Amazon EBS snapshots
You can back up the data on your Amazon EBS volumes to Amazon S3 by taking point-in-time snapshots. Snapshots are incremental backups, which means that only the blocks on the device that have changed after your most recent snapshot are saved. This minimizes the time required to create the snapshot and saves on storage costs by not duplicating data.
Important
Amazon does not automatically back up data stored on your Amazon EBS volumes. For data resiliency and disaster recovery, it remains your responsibility to create regular backups using Amazon EBS snapshots, or to set up automatic snapshot creation using Amazon Data Lifecycle Manager or Amazon Backup.

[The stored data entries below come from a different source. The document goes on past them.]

Context: an optimization exercise on an open-source flow, tuned for small area and a short achievable clock period. The choices shown serve that exercise and are no tape-out recipe.
RTL that was checked went through simulation tests only; none was proved equivalent to the original.

==> trial 54 <==
==> flow/design.v <==
module alu(
             clk_p_i,
             reset_n_i,
             data_a_i,
             data_b_i,
             inst_i,
             data_o
             );
      input           clk_p_i;
      input           reset_n_i;
      input   [7:0]   data_a_i;
      input   [7:0]   data_b_i;
      input   [2:0]   inst_i;
      output reg  [15:0]  data_o;
      reg     [15:0]   ALU_d2_w;
      reg     [7:0]    data_a_d1_r;
      reg     [7:0]    data_b_d1_r;
      reg     [2:0]    inst_d1_r;
      always@ (*)
      begin
          case(inst_d1_r)
            3'b000:    ALU_d2_w = {{8{data_a_d1_r[7]}},data_a_d1_r}+{{8{data_b_d1_r[7]}},data_b_d1_r};
            3'b001:    ALU_d2_w = {{8{data_b_d1_r[7]}},data_b_d1_r}+~{{8{data_a_d1_r[7]}},data_a_d1_r}+1;
            3'b010:    ALU_d2_w = data_a_d1_r*data_b_d1_r;
            3'b011:    ALU_d2_w = data_a_d1_r&data_b_d1_r;
            3'b100:    ALU_d2_w = data_a_d1_r^data_b_d1_r;
            3'b101:begin 
				if(data_a_d1_r[7]) ALU_d2_w = {8'd0,~data_a_d1_r}+1;
				else ALU_d2_w = data_a_d1_r;
			end
            3'b110:    ALU_d2_w = (data_a_d1_r+data_b_d1_r)>>1;
            3'b111:begin
				if(data_a_d1_r == 8'd0) ALU_d2_w = {8'd0,data_b_d1_r};
				else ALU_d2_w = data_b_d1_r%data_a_d1_r;
			end
            default:   ALU_d2_w = 0;
          endcase
      end
      always@(posedge clk_p_i or negedge reset_n_i)
      begin
          if (reset_n_i == 1'b0)
          begin
			data_a_d1_r <= 0;
			data_b_d1_r <= 0;
			inst_d1_r <= 0;
            data_o <= 0;
          end
          else
          begin
			data_a_d1_r <= data_a_i;
			data_b_d1_r <= data_b_i;
			inst_d1_r <= inst_i;
            data_o <= ALU_d2_w;
          end
      end
endmodule
==> flow/run.sh <==
#!/bin/bash
# synth_recipe.tcl (not shown) runs the flow's synth.tcl, then flattens the netlist and writes it again
# the make line also repeats each setting of config.mk as NAME=value (left out here)
make -C /OpenROAD-flow-scripts/flow DESIGN_CONFIG=/design/flow/config.mk WORK_HOME=/design/flow/orfs CLKGATE_MAP_FILE= SYNTH_SCRIPT=/design/flow/synth_recipe.tcl finish
==> flow/config.mk <==
export PLATFORM = sky130hd
export DESIGN_NAME = alu
export DESIGN_NICKNAME = alu
export VERILOG_FILES = /design/flow/design.v
export SDC_FILE = /design/flow/constraint.sdc
export NUM_CORES = 4
export LEC_CHECK = 0
export CAP_MARGIN = 20
export CORE_MARGIN = 2
export CORE_UTILIZATION = 35
export SLEW_MARGIN = 20
==> flow/constraint.sdc <==
create_clock -name core_clock -period 32.0 [get_ports {clk_p_i}]
set_input_delay 6.4000 -clock core_clock [delete_from_list [all_inputs] [get_ports {clk_p_i}]]
set_output_delay 6.4000 -clock core_clock [all_outputs]
set_load 0.01 [all_outputs]
==> trial 34: changes against trial 54 <==
==> flow/design.v, changed modules only <==
module alu(
             clk_p_i,
             reset_n_i,
             data_a_i,
             data_b_i,
             inst_i,
             data_o
             );
      input           clk_p_i;
      input           reset_n_i;
      input   [7:0]   data_a_i;
      input   [7:0]   data_b_i;
      input   [2:0]   inst_i;
      output reg  [15:0]  data_o;
      reg     [7:0]    data_a_d1_r;
      reg     [7:0]    data_b_d1_r;
      reg     [2:0]    inst_d1_r;
      reg              valid_d1_r;
      wire    [7:0]    a = data_a_d1_r;
      wire    [7:0]    b = data_b_d1_r;
      wire    [2:0]    op = inst_d1_r;
      wire             inv_a = (op == 3'b001) | ((op == 3'b101) & a[7]);
      wire             use_b = (op != 3'b101);
      wire    [7:0]    x = a ^ {8{inv_a}};
      wire    [7:0]    y = b & {8{use_b}};
      wire    [8:0]    s = {1'b0, x} + {1'b0, y} + {8'd0, inv_a};
      wire             s8 = x[7] ^ y[7] ^ s[8];
      wire    [15:0]   prod = a * b;
      wire    [7:0]    r [0:8];
      assign r[0] = 8'd0;
      genvar k;
      generate
        for (k = 1; k <= 8; k = k + 1) begin : g_div
          wire [k-1:0] t;
          if (k == 1) begin : g_t1
            assign t = b[7];
          end else begin : g_tn
            assign t = {r[k-1][k-2:0], b[8-k]};
          end
          wire [k:0] d = {1'b0, t} - {1'b0, a[k-1:0]};
          wire hz;
          if (k == 8) begin : g_hz8
            assign hz = 1'b1;
          end else begin : g_hzn
            assign hz = ~|a[7:k];
          end
          wire ge = hz & ~d[k];
          if (k == 8) begin : g_r8
            assign r[k] = ge ? d[k-1:0] : t;
          end else begin : g_rn
            assign r[k] = {{(8-k){1'b0}}, (ge ? d[k-1:0] : t)};
          end
        end
      endgenerate
      wire    [7:0]    rem = r[8];
      reg     [15:0]   res;
      always @(*)
      begin
          case (op)
            3'b000,
            3'b001:  res = {{8{s8}}, s[7:0]};
            3'b010:  res = prod;
            3'b011:  res = {8'd0, a & b};
            3'b100:  res = {8'd0, a ^ b};
            3'b101:  res = {8'd0, s[7:0]};
            3'b110:  res = {8'd0, s[8:1]};
            default: res = {8'd0, rem};
          endcase
      end
      always @(posedge clk_p_i)
      begin
          data_a_d1_r <= data_a_i;
          data_b_d1_r <= data_b_i;
          inst_d1_r <= inst_i;
      end
      always @(posedge clk_p_i or negedge reset_n_i)
      begin
          if (reset_n_i == 1'b0)
          begin
              valid_d1_r <= 1'b0;
              data_o <= 16'd0;
          end
          else
          begin
              valid_d1_r <= 1'b1;
              data_o <= valid_d1_r ? res : 16'd0;
          end
      end
endmodule
Settings changed: CORE_UTILIZATION 35 to 65, PLACE_DENSITY set to 0.75.
==> notes.md <==
Against trial 34, the setup slack of trial 54 is lower by 18 ns. Sequential cell count: trial 54 is lower than trial 34 (1). Final cell count: trial 34 is smaller than trial 54 (about 53%). Register-to-register slack: trial 54 is lower than trial 34 (18 ns). Between trial 34 and trial 54, the lower synthesized area is in trial 34 (gap about 44%, measured against trial 54).
The RTL of trial 34 was laid out without a check of its function.

==> exp/cedar <==
Another version of the RTL of alu (not shown whole).
==> flow/design.v (excerpt) <==
module alu(
             clk_p_i,
             reset_n_i,
             data_a_i,
             data_b_i,
             inst_i,
             data_o
             );
Settings: LEC_CHECK=0, CAP_MARGIN=20, CORE_MARGIN=2, CORE_UTILIZATION=60, SLEW_MARGIN=20; clock period 32.0 ns.
standard.sh (not shown) runs the stock make flow with config.mk's settings and CLKGATE_MAP_FILE= SYNTH_SCRIPT=/design/flow/synth_recipe.tcl, a recipe that flattens the netlist after the stock synthesis.
==> flow/flow/run.sh <==
#!/bin/bash
set -euo pipefail
bash standard.sh BUFFER_PORTS_ARGS="-buffer_cell sky130_fd_sc_hd__buf_2" SETUP_SLACK_MARGIN=25 TNS_END_PERCENT=0 finish > make_finish.log 2>&1
==> exp/pepper (differences from exp/cedar) <==
CORE_UTILIZATION = 35   (was 60)
==> qor summary <==
Status: exp/cedar no timing/DRC/antenna violations; exp/pepper no timing/DRC/antenna violations
Average vias per placed instance: exp/cedar 6.12; exp/pepper 5.47
Fraction of layout instances using a drive strength above 1: exp/cedar 10.2%; exp/pepper 9.87%
Crit path required time: exp/cedar 32.25 ns; exp/pepper 32.17 ns
Hold slack final: exp/cedar 0.684 ns; exp/pepper 0.674 ns
Effective utilization at floorplan: exp/cedar 61.0%; exp/pepper 35.4%
Largest fanout on the critical path: exp/cedar 2; exp/pepper 4
Clock tree skew after final layout: exp/cedar 0.00824 ns; exp/pepper 0.00492 ns
Skew-Pair Late Insertion Delay: exp/cedar 0.31 ns; exp/pepper 0.29 ns
Non-CTS buffers: exp/cedar 47; exp/pepper 46
Die area: exp/cedar 0.0118 mm^2; exp/pepper 0.0198 mm^2
Met2 Resource Use GR: exp/cedar 54.0%; exp/pepper 31.6%
No functional check of the RTL was part of any run of this note.
From an optimization exercise on the open Yosys and OpenROAD flow, aimed at small area, a short achievable clock period and few clock cycles; shortcuts taken in it are not production practice.
Function was checked by simulation only, so behaviour that the tests miss may differ from the original.

Setup of build 59:
## fft_top
module fft_top (
    input         clk,
    input         rst_n,
    input         start,
    input         data_valid,
    input  [15:0] data_in_real,
    input  [15:0] data_in_imag,
    input  [5:0]  addr_in,
    input         rd_en,
    input  [5:0]  addr_out,
    output        busy,
    output        done,
    output [15:0] data_out_real,
    output [15:0] data_out_imag
);
Size in the first run: roughly 12000 cells after synthesis.
export LEC_CHECK = 0
export ABC_CLOCK_PERIOD_IN_PS = 4000
export CAP_MARGIN = 20
export CORE_MARGIN = 2
export CORE_UTILIZATION = 40
export PLACE_DENSITY = 0.6
export SETUP_SLACK_MARGIN = 5
export SLEW_MARGIN = 20
export SYNTH_HIERARCHICAL = 1
export SYNTH_MINIMUM_KEEP_SIZE = 0
create_clock -name core_clock -period 11.0 [get_ports {clk}]
run.sh (not shown) runs the stock make flow with config.mk's settings and CLKGATE_MAP_FILE= SYNTH_SCRIPT=/design/flow/synth_recipe.tcl, a recipe that flattens the netlist after the stock synthesis.
Testbench counts of build 59, summed over its fixed seeds: cycles 7,336.
Input-level comparison between build 65 and build 59:
==> flow/flow/run.sh (new file) <==
#!/bin/bash
# Layout flow: the standard flow (standard.sh: the same synthesis and
# steps) run with a larger setup margin for the resizer's timing repair, so
# that repair keeps improving paths that already meet the clock period.
# The clock period and constraints are the standard flow's, unchanged.
# Each tool's output goes to a log file in this folder.
set -o pipefail
sed 's/SETUP_SLACK_MARGIN=[0-9.]*/SETUP_SLACK_MARGIN=6.8/' standard.sh > standard_margin.sh
cp standard_margin.sh standard_margin_sh.log
bash standard_margin.sh > standard.log 2>&1
==> flow/standard.sh (new file) <==
#!/bin/bash
# synth_recipe.tcl (not shown) runs the flow's synth.tcl, then flattens the netlist and writes it again
# the make line also repeats each setting of config.mk as NAME=value (left out here)
make -C /OpenROAD-flow-scripts/flow DESIGN_CONFIG=/design/flow/config.mk WORK_HOME=/design/flow/orfs CLKGATE_MAP_FILE= SYNTH_SCRIPT=/design/flow/synth_recipe.tcl "${@:-finish}"
removed: flow/run.sh
Findings:
Higher slew at the pin closest to its max-slew limit was reported by build 59, not build 65. On final period demand of the worst path, the higher figure sits with build 59, not build 65.


Another version of the RTL of fft_top (not shown whole).
For scale: roughly 13000 cells after synthesis, about 83 I/O pins, ~170000 um2 of cells after synthesis.
clock: 11.0 ns
lec_check: 0
abc_clock_period_in_ps: 4000
cap_margin: 20
core_margin: 2
core_utilization: 50
cts_cluster_diameter: 120
cts_cluster_size: 20
place_density: 0.65
setup_slack_margin: 5
slew_margin: 20
synth_hierarchical: 1
synth_minimum_keep_size: 0
standard.sh (not shown) runs the stock make flow with config.mk's settings and CLKGATE_MAP_FILE= SYNTH_SCRIPT=/design/flow/synth_recipe.tcl, a recipe that flattens the netlist after the stock synthesis.
==> flow/flow/run.sh <==
#!/bin/bash
# Layout flow: the standard flow (standard.sh: the same synthesis and
# steps) run with a larger setup margin for the resizer's timing repair, so
# that repair keeps improving paths that already meet the clock period.
# The clock period and constraints are the standard flow's, unchanged.
# Each tool's output goes to a log file in this folder.
set -o pipefail
sed 's/SETUP_SLACK_MARGIN=[0-9.]*/SETUP_SLACK_MARGIN=7.1/' standard.sh > standard_margin.sh
cp standard_margin.sh standard_margin_sh.log
bash standard_margin.sh > standard.log 2>&1
Testbench counts at the start, summed over its fixed seeds: cycles 7,304.
Rerun with:
Settings changed: CORE_UTILIZATION 50 to 55, PLACE_DENSITY 0.65 to 0.7.
The new run completed without violations.
Worst hold slack gains 26 ps.
Register-to-register slack improved by 50 ps.
Clock skew fell by 4.9 ps.
Clock-buffer cell count rises by 4.
Final area falls by about 0.6%.
Routed wire length decreases by 2.7%.
Synthesized cell count is unchanged.


fft_top again, from the RTL that the note above started with.
## fft_top
module fft_top (
    input         clk,
    input         rst_n,
    input         start,
    input         data_valid,
    input  [15:0] data_in_real,
    input  [15:0] data_in_imag,
    input  [5:0]  addr_in,
    input         rd_en,
    input  [5:0]  addr_out,
    output        busy,
    output        done,
    output [15:0] data_out_real,
    output [15:0] data_out_imag
);
clock: 11.0 ns
lec_check: 0
abc_clock_period_in_ps: 4000
cap_margin: 20
core_margin: 2
core_utilization: 55
cts_cluster_diameter: 110
cts_cluster_size: 24
place_density: 0.7
setup_slack_margin: 5
slew_margin: 20
synth_hierarchical: 1
synth_minimum_keep_size: 0
Scripts as last shown in full above: flow/flow/run.sh
The baseline completed with no timing, DRC or antenna violations.
Testbench counts at the start, summed over its fixed seeds: cycles 7,304.
Change:
CORE_UTILIZATION = 60   (was 55)
CTS_CLUSTER_DIAMETER = 120   (was 110)
CTS_CLUSTER_SIZE = 20   (was 24)
PLACE_DENSITY = 0.72   (was 0.7)
Maximum frequency fell by 1.3%. Hold slack hardly moves. Final area stays flat. Worst setup slack gets worse by 0.051 ns. Via count grows by about 1%. First-iteration DRC count grows by about 0.7%. Synthesized area does not change. Routed wire length climbs by about 3.6%. Non-clock buffer count drops by 3. Utilization goes up by 5.3 points.

==> what the ideal ports hide <==
Ports are ideal in the flow. The routed layouts listed here were re-timed in OpenROAD.
Step 1: set_driving_cell puts a clkbuf_16 on clk and a buf_2 on each other input, an assumption about the parent block.
Step 2 moves the port delays by t, midway between the first and last clock arrival at a register: inputs arrive t later, outputs are due t later. That takes back most of the time a late clock gives input paths.
Slacks: no drivers / after step 1 / after step 2; pairs: no drivers / after step 1.
run | shift t [ns] | setup WS [ns] | worst setup path at the end
build 59 | 1.060 | 5.687 / 5.687 / 5.687 | register to register
build 65 | 1.052 | 6.832 / 6.764 / 6.244 | input to register
the first run of note 2 | 1.022 | 7.049 / 7.012 / 7.049 | register to register
the second run of note 2 | 1.009 | 7.097 / 7.049 / 7.097 | register to register
the first run of note 3 | 0.992 | 7.072 / 7.051 / 7.072 | register to register
the second run of note 3 | 0.992 | 7.020 / 7.020 / 7.020 | register to register
After both steps setup and hold are still met in every run listed. The setup slack of build 65, which loses most, moves by -0.068 ns with the drivers and by -0.588 ns with both steps.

Each snapshot contains all of the information that is needed to restore your data (from the moment when the snapshot was taken) to a new EBS volume. When you create an EBS volume based on a snapshot, the new volume begins as an exact replica of the original volume that was used to create the snapshot. The replicated volume loads data in the background so that you can begin using it immediately. If you access data that hasn't been loaded yet, the volume immediately downloads the requested data from Amazon S3, and then continues loading the rest of the volume's data in the background. For more information, see Create Amazon EBS snapshots.
When you delete a snapshot, only the data unique to that snapshot is removed. For more information, see Delete an Amazon EBS snapshot.
Snapshot events
You can track the status of your EBS snapshots through CloudWatch Events. For more information, see EBS snapshot events.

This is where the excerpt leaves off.